Michael Phelps however, has spoken publicly on how he fell into a deep depression after his hugely successful 2012 Olympic Games performance. On the surface, it seemed that he would have no reason to feel unhappy or unfulfilled, but his candid interviews show just how broken he felt. The ecstasy of winning left him feeling empty when it was over. He sought treatment and says it was only when he started to speak out and honestly address his issues that he started to heal.
A few ways to practice wellness in the world of sports
If you’re an athlete – at any level – who is feeling overwhelmed by the pressure of your sport, know that you are not alone.
Don’t be afraid to ask for help.
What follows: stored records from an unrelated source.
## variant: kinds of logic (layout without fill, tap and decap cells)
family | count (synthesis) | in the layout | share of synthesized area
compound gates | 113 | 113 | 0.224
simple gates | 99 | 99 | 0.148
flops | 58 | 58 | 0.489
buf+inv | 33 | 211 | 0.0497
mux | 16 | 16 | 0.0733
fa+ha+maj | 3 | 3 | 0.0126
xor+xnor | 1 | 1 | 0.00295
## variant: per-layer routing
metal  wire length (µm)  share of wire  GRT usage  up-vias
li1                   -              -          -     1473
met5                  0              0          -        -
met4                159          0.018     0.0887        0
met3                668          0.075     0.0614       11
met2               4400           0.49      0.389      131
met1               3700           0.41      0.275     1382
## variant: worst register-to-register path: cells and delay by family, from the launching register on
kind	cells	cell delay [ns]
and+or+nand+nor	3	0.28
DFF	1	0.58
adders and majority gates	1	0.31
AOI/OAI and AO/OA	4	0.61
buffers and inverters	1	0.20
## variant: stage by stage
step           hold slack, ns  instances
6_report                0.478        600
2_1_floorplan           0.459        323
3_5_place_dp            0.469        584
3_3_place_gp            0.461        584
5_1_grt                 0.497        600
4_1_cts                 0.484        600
==> src/rtl/pla_stim_pkg.sv <==
// Shared types and constants for the PLA stimulus generator.
package pla_stim_pkg;

  typedef enum logic [1:0] {
    IDLE,
    RUN,
    FIN
  } state_t;

  localparam int W_DEF     = 16;
  localparam int CNT_W_DEF = 17;

  // Taps at bits 15,13,12,10: x^16 + x^14 + x^13 + x^11 + 1
  localparam logic [15:0] LFSR_TAPS     = 16'hB400;
  localparam logic [15:0] LFSR_ZERO_SUB = 16'h0001;

endpackage

==> src/rtl/pla_stim_next.sv <==
// Next-vector function: increment (mode 0) or one Fibonacci LFSR step (mode 1).
module pla_stim_next
  import pla_stim_pkg::*;
#(
  parameter int W = W_DEF
) (
  input  logic         mode_i,
  input  logic [W-1:0] x_i,
  output logic [W-1:0] x_next_o
);

  logic fb;

  assign fb       = ^(x_i & W'(LFSR_TAPS));
  assign x_next_o = mode_i ? {x_i[W-2:0], fb} : x_i + W'(1);

endmodule

==> src/rtl/pla_stim_gen.sv <==
// Emits num_vec vectors (up-count or LFSR) over valid/ready, then a one-cycle done.
// Define PLA_STIM_ABORT_EN to add an abort input that cancels a running sequence.
module pla_stim_gen
  import pla_stim_pkg::*;
#(
  parameter int W     = W_DEF,
  parameter int CNT_W = CNT_W_DEF
) (
  input  logic             clk,
  input  logic             rst_n,
  input  logic             start,
  input  logic             mode,
  input  logic [W-1:0]     seed,
  input  logic [CNT_W-1:0] num_vec,
`ifdef PLA_STIM_ABORT_EN
  input  logic             abort,
`endif
  output logic [W-1:0]     x,
  output logic             out_valid,
  input  logic             out_ready,
  output logic             busy,
  output logic             done
);

  state_t           state_q;
  logic [W-1:0]     x_q;
  logic [W-1:0]     x_d;
  logic [CNT_W-1:0] cnt_q;
  logic             mode_q;
  logic             out_valid_q;
  logic             busy_q;
  logic             done_q;

  pla_stim_next #(.W(W)) u_next (
    .mode_i   (mode_q),
    .x_i      (x_q),
    .x_next_o (x_d)
  );

  // All outputs are registered, so out_ready never reaches out_valid or x combinationally.
  always_ff @(posedge clk or negedge rst_n) begin
    if (!rst_n) begin
      state_q     <= IDLE;
      x_q         <= '0;
      cnt_q       <= '0;
      mode_q      <= 1'b0;
      out_valid_q <= 1'b0;
      busy_q      <= 1'b0;
      done_q      <= 1'b0;
    end else begin
      done_q <= 1'b0;
      case (state_q)
        IDLE: begin
          if (start) begin
            mode_q <= mode;
            x_q    <= (mode && seed == '0) ? W'(LFSR_ZERO_SUB) : seed;
            cnt_q  <= num_vec;
            busy_q <= 1'b1;
            if (num_vec == '0) begin
              state_q <= FIN;
              done_q  <= 1'b1;
            end else begin
              state_q     <= RUN;
              out_valid_q <= 1'b1;
            end
          end
        end
        RUN: begin
`ifdef PLA_STIM_ABORT_EN
          if (abort) begin
            state_q     <= IDLE;
            out_valid_q <= 1'b0;
            busy_q      <= 1'b0;
          end else
`endif
          if (out_ready) begin
            x_q   <= x_d;
            cnt_q <= cnt_q - CNT_W'(1);
            if (cnt_q == CNT_W'(1)) begin
              state_q     <= FIN;
              out_valid_q <= 1'b0;
              done_q      <= 1'b1;
            end
          end
        end
        FIN: begin
          state_q <= IDLE;
          busy_q  <= 1'b0;
        end
        default: begin
          state_q     <= IDLE;
          out_valid_q <= 1'b0;
          busy_q      <= 1'b0;
        end
      endcase
    end
  end

  assign x         = x_q;
  assign out_valid = out_valid_q;
  assign busy      = busy_q;
  assign done      = done_q;

endmodule
--- config.mk ---
export PLATFORM = sky130hd
export DESIGN_NAME = rgb_cmd_sequencer
export DESIGN_NICKNAME = d
export VERILOG_FILES = /design/src/rtl/rgb_cmd_sequencer.sv
export SDC_FILE = /design/constraint.sdc
export NUM_CORES = 1
export LEC_CHECK = 0
export ABC_AREA = 1
export CAP_MARGIN = 25
export CORE_UTILIZATION = 63
export DETAILED_ROUTE_END_ITERATION = 16
export MAX_ROUTING_LAYER = met4
export PLACE_DENSITY = 0.93
export REMOVE_ABC_BUFFERS = 1
export SLEW_MARGIN = 0
export SYNTH_ARGS = -nofsm -noshare
export SYNTH_HDL_FRONTEND = slang
export SYNTH_SLANG_ARGS = --single-unit
export TNS_END_PERCENT = 30
--- constraint.sdc ---
create_clock -name clock -period 3.3 [get_ports clock]
set_input_delay 0.33 -clock clock [delete_from_list [all_inputs] [get_ports clock]]
set_output_delay 0.33 -clock clock [all_outputs]
set_load 0.02 [all_outputs]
Sometimes athletes feel as if they always have to “suck it up” and never complain. If the pressure of competing is getting to be too much, you can reach out to sports psychologists, coaches, and even teammates. Maybe they are also feeling overwhelmed but don’t want to be the only one to admit it.
Try to balance your training regime with mindful activities. I know a lot of athletes who play very physical sports (like hockey or rugby) who swear by doing yoga for recovery. This not only helps your muscles get back to 100%, but it’s an opportunity to clear your head and breathe. Meditation and visualization are also worth a try. They calm your mind, and studies show they can also help you perform better under pressure.
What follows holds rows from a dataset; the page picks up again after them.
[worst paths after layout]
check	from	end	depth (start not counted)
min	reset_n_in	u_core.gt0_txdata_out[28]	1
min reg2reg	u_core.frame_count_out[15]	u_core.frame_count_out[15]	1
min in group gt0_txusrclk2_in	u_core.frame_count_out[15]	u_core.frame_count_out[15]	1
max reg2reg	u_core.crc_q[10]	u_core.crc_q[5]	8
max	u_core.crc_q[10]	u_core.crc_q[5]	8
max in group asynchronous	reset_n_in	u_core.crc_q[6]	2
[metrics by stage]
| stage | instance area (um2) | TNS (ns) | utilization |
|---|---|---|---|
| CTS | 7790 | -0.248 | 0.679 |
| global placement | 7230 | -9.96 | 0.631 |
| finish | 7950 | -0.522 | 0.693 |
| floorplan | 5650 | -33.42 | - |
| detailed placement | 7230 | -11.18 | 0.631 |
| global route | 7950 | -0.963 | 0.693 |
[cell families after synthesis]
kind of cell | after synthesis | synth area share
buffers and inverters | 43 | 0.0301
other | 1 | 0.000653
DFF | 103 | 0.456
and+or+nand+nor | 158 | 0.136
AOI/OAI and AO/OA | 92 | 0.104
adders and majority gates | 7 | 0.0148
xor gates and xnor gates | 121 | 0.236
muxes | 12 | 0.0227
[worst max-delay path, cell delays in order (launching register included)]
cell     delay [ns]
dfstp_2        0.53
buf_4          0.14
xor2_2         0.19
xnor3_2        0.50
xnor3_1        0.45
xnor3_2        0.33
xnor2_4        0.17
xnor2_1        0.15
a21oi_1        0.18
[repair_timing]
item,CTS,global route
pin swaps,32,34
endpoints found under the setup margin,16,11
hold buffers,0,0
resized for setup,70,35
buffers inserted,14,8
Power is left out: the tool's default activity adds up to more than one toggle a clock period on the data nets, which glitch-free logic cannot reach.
If you’re really burnt out and have lost the joy that comes from competing, sometimes taking a break can be the right decision. Take a step back, give your body a rest, and remember why you’re competing in the first place. If you never take a second to reflect, you might lose sight of what you really want to accomplish.
Takeaways for everyone
Even if you don’t play sports, I think there is a valuable lesson to be learned from athletes discussing mental health. When Michael Phelps spoke about his mental health issues, he demonstrated to the world how complex and amorphous the causes of mental illness are. Success does not equal happiness, and failure does not equal unhappiness.
Professional athletes are often put on a pedestal, sometimes literally. When someone is so physically strong it’s easy to assume that they don’t suffer from mental health issues like the rest of the population. This is not the case, and many struggle from the immense pressure placed upon them. If we can learn anything from the athletes telling their stories, it is that your mental health does not have to define you. You can still achieve greatness.